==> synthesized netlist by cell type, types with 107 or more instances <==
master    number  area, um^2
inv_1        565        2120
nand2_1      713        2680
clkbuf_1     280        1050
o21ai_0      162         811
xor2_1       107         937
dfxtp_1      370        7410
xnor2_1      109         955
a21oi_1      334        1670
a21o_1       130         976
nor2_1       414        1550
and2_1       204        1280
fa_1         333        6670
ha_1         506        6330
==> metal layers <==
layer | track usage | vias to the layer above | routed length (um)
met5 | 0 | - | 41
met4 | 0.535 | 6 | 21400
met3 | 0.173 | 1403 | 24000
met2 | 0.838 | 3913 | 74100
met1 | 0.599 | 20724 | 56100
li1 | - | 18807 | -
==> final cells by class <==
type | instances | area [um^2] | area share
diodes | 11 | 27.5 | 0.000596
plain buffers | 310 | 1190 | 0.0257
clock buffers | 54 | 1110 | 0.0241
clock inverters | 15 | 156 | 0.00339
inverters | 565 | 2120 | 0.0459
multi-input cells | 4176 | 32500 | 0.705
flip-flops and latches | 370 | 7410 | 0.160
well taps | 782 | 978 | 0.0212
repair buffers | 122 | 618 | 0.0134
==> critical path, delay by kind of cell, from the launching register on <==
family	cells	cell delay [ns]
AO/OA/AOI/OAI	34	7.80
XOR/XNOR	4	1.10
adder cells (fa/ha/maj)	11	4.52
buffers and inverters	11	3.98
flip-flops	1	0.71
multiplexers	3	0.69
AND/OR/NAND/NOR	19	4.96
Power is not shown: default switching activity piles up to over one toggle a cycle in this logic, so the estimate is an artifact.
---
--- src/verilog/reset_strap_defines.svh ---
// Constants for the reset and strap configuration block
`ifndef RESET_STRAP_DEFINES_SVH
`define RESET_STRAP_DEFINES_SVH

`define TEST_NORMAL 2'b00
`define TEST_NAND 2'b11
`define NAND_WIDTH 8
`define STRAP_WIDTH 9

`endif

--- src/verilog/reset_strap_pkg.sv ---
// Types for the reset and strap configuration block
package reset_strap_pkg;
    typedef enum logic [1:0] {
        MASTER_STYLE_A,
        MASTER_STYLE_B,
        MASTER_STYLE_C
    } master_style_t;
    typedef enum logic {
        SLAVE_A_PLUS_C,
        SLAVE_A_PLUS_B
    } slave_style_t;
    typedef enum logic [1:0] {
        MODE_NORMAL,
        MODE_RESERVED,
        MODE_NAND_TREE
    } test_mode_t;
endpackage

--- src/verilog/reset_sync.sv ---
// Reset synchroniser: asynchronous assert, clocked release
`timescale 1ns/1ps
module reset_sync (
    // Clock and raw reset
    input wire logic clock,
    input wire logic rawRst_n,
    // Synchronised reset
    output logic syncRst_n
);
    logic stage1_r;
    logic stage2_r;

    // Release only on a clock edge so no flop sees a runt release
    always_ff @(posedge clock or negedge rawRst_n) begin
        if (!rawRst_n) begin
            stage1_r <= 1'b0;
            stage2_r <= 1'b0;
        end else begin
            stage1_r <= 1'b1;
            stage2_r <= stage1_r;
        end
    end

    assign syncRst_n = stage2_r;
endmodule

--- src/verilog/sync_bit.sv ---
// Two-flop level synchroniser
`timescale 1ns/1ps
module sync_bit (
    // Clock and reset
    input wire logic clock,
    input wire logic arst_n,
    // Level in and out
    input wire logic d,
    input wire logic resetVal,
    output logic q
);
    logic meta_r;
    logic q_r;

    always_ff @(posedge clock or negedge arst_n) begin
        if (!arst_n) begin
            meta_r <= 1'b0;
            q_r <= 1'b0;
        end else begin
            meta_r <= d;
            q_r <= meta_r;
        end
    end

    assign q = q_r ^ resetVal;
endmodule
--
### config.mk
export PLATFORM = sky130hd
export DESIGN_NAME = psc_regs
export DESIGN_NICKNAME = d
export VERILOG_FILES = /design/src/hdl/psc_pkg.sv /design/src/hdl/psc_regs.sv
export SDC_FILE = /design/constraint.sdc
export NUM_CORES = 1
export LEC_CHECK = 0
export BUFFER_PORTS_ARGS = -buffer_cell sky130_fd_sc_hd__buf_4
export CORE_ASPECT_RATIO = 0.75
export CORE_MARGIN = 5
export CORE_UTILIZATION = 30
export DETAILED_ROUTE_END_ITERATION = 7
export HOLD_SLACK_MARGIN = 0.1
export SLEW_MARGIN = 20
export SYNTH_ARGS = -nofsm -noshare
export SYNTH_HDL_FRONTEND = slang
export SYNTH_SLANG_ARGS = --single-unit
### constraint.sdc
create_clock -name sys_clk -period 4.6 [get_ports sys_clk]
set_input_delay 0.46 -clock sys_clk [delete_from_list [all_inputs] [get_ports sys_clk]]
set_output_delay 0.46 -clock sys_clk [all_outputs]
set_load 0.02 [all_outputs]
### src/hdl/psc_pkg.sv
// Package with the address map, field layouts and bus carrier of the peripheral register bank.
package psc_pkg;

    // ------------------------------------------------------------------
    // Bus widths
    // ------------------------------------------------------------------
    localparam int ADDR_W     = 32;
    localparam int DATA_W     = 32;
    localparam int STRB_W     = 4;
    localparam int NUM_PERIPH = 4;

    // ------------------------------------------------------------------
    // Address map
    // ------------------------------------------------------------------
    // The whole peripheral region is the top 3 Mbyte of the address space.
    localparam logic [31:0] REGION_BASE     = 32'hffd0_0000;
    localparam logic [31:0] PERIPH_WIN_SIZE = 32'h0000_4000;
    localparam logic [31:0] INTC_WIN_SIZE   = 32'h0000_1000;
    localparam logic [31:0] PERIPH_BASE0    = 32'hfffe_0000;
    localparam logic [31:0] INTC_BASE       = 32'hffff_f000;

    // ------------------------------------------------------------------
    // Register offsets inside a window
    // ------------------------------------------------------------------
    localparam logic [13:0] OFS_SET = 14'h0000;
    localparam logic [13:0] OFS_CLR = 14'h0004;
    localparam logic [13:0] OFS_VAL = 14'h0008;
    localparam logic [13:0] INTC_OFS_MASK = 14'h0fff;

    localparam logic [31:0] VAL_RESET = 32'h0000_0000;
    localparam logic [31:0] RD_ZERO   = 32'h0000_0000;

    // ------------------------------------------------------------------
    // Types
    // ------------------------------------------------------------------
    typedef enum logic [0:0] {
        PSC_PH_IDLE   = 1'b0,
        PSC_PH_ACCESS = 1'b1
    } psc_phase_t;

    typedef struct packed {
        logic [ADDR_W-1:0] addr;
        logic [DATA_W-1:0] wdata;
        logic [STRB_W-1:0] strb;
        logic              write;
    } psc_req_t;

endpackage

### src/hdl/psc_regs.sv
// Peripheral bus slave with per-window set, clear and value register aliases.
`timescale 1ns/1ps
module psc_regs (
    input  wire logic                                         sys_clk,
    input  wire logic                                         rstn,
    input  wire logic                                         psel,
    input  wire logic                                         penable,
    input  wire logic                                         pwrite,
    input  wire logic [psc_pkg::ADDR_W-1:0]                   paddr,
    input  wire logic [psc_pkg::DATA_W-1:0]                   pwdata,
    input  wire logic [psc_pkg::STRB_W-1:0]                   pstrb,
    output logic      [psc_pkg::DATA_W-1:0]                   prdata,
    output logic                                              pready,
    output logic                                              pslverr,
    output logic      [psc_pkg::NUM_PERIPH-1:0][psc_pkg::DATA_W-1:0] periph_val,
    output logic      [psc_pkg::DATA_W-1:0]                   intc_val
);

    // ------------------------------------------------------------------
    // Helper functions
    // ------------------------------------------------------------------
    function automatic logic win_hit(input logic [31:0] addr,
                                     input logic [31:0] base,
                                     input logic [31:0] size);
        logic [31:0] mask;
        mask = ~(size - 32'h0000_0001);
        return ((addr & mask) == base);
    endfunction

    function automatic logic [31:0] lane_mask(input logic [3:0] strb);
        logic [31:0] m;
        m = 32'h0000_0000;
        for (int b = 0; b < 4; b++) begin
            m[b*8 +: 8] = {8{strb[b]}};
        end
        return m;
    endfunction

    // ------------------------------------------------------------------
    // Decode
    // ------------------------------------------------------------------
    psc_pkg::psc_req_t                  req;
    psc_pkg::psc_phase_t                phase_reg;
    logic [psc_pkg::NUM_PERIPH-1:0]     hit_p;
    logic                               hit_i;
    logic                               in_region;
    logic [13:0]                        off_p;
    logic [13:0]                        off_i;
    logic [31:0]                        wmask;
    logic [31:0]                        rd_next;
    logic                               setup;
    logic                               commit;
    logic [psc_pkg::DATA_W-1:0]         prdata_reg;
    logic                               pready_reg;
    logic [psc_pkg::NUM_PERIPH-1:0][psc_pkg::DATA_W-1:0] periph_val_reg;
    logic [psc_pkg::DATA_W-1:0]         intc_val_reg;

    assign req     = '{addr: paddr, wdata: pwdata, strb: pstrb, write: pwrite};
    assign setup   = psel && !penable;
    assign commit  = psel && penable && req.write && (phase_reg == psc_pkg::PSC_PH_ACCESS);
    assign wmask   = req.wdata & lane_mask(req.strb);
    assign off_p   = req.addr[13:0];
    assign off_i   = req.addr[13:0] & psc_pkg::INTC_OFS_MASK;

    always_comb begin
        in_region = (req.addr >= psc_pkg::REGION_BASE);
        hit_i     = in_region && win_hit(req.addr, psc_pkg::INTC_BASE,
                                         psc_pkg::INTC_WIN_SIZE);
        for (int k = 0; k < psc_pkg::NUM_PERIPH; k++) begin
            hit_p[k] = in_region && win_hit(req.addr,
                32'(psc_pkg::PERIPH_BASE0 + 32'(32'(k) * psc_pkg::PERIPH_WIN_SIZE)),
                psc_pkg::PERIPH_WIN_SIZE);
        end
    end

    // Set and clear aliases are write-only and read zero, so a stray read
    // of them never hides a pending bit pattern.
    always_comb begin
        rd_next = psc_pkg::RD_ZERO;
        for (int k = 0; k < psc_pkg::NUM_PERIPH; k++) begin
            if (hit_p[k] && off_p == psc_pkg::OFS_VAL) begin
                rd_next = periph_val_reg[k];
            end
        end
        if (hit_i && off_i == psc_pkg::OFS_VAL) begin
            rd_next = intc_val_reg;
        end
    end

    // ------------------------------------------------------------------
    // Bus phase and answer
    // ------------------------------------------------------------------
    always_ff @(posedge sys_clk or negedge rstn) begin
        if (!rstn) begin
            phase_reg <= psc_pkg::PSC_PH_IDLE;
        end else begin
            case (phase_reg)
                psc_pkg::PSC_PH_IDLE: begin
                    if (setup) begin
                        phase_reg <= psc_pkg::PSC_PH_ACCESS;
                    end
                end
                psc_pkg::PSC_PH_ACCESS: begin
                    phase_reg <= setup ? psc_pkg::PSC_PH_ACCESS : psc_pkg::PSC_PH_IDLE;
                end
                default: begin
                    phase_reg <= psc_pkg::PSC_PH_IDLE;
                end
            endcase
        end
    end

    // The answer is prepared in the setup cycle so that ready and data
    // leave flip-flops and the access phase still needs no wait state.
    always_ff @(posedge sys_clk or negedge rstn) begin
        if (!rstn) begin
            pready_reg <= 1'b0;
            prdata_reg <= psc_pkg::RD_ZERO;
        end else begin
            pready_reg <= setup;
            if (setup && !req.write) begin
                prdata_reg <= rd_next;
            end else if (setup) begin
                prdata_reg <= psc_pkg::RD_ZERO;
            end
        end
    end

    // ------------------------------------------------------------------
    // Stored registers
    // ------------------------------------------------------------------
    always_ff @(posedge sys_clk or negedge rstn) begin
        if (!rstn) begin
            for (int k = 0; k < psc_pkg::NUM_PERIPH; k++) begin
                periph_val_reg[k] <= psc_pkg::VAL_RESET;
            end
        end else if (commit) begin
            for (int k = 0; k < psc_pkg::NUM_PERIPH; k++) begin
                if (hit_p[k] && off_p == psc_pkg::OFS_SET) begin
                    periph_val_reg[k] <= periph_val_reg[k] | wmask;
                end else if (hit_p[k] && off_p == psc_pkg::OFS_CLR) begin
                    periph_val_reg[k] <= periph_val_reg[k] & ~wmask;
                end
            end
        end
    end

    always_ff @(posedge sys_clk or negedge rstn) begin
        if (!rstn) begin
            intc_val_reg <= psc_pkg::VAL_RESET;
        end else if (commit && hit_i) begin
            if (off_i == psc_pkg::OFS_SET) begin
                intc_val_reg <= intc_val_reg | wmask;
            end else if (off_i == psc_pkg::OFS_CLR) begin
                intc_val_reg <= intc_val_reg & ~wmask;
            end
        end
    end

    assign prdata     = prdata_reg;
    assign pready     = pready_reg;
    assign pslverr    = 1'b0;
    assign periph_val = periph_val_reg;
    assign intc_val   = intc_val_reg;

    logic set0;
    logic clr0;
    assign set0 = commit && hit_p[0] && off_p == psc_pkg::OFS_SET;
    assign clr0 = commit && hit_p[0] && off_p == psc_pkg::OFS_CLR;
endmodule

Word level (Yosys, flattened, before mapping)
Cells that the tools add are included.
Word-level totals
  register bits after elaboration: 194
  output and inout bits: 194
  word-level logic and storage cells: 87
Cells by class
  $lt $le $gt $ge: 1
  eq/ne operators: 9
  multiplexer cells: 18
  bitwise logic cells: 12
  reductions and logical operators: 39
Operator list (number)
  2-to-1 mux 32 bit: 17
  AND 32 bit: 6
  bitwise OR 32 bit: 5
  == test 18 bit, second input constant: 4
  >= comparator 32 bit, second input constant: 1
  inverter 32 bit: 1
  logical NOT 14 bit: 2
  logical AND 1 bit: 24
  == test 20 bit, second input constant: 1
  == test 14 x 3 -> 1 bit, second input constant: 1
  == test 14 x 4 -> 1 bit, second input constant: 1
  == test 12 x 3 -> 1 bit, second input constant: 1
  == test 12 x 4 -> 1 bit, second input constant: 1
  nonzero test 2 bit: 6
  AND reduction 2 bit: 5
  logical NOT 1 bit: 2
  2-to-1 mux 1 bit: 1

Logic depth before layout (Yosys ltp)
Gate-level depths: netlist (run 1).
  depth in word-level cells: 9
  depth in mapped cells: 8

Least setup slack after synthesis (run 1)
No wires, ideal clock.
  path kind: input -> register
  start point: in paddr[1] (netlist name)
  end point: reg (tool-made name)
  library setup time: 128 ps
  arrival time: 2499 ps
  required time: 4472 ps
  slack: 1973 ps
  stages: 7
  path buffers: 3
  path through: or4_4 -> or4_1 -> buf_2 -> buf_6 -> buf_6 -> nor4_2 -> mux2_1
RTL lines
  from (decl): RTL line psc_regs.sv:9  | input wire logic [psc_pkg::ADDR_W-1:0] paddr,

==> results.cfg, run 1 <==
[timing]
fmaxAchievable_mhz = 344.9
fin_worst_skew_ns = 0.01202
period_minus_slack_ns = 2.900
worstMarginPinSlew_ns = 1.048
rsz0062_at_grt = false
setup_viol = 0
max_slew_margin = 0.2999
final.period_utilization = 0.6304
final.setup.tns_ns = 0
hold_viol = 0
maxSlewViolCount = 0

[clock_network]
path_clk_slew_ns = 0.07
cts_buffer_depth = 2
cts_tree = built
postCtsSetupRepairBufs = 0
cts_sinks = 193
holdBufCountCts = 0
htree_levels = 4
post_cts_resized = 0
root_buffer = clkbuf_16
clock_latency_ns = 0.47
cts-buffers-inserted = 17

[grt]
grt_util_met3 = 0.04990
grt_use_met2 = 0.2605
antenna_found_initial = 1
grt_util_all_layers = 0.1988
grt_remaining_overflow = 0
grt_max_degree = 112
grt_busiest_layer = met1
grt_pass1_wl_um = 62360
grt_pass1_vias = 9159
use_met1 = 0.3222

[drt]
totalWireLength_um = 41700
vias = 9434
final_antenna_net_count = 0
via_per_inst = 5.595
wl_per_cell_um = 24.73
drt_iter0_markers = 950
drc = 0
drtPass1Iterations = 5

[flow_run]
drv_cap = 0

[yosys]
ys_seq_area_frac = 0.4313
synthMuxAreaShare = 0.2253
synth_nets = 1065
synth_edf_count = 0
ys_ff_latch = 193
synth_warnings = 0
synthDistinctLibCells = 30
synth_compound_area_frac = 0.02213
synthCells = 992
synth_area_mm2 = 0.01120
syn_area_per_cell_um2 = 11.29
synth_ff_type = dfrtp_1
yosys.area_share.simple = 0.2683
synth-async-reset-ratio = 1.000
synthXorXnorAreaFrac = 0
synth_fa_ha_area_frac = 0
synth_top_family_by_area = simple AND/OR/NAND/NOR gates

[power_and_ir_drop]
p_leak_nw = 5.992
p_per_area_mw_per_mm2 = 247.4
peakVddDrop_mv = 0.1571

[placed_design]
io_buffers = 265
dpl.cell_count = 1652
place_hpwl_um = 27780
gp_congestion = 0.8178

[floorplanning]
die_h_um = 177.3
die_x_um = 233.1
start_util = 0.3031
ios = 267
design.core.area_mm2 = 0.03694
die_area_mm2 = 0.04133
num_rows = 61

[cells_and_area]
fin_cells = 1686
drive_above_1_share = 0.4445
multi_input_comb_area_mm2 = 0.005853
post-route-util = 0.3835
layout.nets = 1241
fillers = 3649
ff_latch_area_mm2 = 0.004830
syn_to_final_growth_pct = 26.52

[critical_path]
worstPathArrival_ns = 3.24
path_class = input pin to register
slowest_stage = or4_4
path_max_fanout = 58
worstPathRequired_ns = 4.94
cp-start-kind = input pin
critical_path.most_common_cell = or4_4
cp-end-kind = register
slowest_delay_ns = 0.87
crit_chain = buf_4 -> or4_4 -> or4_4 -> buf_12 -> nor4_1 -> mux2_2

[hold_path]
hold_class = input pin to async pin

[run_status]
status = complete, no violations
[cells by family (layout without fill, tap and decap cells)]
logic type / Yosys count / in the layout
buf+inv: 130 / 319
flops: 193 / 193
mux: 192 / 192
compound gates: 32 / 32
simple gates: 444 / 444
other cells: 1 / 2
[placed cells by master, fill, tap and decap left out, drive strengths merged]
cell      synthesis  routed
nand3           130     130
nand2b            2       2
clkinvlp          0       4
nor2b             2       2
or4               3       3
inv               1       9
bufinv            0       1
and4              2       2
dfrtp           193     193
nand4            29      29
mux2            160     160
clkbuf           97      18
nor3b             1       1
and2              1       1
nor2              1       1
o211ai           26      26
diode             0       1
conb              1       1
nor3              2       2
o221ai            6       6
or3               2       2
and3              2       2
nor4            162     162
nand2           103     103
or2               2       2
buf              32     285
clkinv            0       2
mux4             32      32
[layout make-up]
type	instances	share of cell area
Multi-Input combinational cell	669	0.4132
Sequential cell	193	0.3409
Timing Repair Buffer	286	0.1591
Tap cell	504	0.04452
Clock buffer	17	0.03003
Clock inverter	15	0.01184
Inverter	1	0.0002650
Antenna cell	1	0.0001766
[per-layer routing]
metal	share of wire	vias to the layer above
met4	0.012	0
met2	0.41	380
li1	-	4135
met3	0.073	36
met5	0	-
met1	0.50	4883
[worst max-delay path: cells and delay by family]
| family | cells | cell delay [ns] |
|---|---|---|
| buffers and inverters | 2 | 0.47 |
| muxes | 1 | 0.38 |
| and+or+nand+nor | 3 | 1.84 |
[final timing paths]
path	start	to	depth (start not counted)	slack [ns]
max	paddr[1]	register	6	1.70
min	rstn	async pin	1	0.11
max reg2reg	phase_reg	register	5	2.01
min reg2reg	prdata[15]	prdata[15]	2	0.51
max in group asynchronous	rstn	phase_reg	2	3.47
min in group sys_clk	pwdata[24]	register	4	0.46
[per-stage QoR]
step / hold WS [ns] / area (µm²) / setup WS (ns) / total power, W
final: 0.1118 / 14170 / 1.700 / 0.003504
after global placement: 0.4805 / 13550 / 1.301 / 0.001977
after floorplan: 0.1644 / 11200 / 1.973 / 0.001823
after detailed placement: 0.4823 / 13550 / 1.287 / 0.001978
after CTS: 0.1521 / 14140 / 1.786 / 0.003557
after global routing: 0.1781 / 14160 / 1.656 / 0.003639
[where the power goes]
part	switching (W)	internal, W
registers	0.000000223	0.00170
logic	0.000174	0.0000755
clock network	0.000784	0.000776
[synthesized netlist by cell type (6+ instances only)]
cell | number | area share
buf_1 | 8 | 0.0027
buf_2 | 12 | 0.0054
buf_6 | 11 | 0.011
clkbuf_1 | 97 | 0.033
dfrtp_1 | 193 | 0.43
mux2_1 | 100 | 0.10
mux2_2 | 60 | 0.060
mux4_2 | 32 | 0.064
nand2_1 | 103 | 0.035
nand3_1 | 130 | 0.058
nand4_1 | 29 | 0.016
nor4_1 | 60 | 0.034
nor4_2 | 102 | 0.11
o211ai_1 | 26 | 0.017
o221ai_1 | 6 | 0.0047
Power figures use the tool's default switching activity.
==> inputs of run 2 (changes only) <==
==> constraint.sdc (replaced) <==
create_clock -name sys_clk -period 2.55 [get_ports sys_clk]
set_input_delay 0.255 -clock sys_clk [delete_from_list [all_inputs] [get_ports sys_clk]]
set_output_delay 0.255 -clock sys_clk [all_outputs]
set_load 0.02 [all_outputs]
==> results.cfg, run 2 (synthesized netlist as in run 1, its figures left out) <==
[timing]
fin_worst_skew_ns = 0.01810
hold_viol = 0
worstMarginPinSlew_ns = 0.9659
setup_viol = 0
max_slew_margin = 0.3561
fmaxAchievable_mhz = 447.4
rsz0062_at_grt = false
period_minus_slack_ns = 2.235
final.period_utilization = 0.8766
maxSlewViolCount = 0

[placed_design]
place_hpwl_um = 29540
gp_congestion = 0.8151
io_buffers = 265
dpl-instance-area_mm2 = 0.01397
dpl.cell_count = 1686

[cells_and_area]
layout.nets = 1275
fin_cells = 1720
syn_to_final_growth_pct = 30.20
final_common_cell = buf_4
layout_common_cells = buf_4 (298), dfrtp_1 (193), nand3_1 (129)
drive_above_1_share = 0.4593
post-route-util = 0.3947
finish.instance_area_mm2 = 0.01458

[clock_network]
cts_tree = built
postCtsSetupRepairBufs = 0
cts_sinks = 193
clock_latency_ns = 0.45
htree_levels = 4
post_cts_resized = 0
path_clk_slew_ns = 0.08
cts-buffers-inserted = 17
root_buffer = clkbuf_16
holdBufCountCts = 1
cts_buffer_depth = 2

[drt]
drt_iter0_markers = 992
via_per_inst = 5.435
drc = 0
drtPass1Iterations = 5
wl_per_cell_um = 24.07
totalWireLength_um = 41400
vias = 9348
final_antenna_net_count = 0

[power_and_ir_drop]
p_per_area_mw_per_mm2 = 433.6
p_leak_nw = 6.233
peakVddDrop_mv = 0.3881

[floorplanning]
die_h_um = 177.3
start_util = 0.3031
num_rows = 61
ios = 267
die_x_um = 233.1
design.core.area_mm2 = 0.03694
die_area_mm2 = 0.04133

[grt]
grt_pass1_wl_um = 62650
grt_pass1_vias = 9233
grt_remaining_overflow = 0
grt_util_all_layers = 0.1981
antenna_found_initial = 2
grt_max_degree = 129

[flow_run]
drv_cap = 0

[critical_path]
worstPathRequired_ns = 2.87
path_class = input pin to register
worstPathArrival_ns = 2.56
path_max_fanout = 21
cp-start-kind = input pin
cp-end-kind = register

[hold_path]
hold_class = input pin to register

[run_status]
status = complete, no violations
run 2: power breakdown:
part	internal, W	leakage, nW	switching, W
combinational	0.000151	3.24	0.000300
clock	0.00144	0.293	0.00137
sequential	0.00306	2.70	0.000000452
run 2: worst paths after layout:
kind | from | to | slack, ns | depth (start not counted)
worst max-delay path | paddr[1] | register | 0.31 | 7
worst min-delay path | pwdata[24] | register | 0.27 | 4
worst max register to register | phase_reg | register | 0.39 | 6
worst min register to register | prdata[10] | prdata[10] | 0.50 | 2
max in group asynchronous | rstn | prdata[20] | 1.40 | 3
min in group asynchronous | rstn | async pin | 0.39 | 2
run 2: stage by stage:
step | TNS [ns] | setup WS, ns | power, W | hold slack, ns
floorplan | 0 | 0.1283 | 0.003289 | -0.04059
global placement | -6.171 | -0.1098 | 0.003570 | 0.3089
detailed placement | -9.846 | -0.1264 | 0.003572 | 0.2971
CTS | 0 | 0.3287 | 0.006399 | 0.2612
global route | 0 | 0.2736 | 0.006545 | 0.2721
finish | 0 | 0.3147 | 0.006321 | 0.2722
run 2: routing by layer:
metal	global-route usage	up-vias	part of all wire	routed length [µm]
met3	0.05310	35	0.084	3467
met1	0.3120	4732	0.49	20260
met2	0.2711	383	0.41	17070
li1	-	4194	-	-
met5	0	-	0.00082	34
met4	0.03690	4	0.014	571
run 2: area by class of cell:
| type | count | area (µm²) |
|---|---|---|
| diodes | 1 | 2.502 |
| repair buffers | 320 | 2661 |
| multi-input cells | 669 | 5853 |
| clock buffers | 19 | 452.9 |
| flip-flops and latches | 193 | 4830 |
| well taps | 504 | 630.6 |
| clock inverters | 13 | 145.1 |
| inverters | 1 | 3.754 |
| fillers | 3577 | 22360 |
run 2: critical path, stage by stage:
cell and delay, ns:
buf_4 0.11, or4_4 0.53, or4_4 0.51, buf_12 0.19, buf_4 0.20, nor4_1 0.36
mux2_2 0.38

EXERCISE DETAILS
Look above for the line with "final cells by" and the line with "Power is not". Write out those two lines and all the lines between them, exactly, and no others.

TASK RESPONSE
==> final cells by class <==
type | instances | area [um^2] | area share
diodes | 11 | 27.5 | 0.000596
plain buffers | 310 | 1190 | 0.0257
clock buffers | 54 | 1110 | 0.0241
clock inverters | 15 | 156 | 0.00339
inverters | 565 | 2120 | 0.0459
multi-input cells | 4176 | 32500 | 0.705
flip-flops and latches | 370 | 7410 | 0.160
well taps | 782 | 978 | 0.0212
repair buffers | 122 | 618 | 0.0134
==> critical path, delay by kind of cell, from the launching register on <==
family	cells	cell delay [ns]
AO/OA/AOI/OAI	34	7.80
XOR/XNOR	4	1.10
adder cells (fa/ha/maj)	11	4.52
buffers and inverters	11	3.98
flip-flops	1	0.71
multiplexers	3	0.69
AND/OR/NAND/NOR	19	4.96
Power is not shown: default switching activity piles up to over one toggle a cycle in this logic, so the estimate is an artifact.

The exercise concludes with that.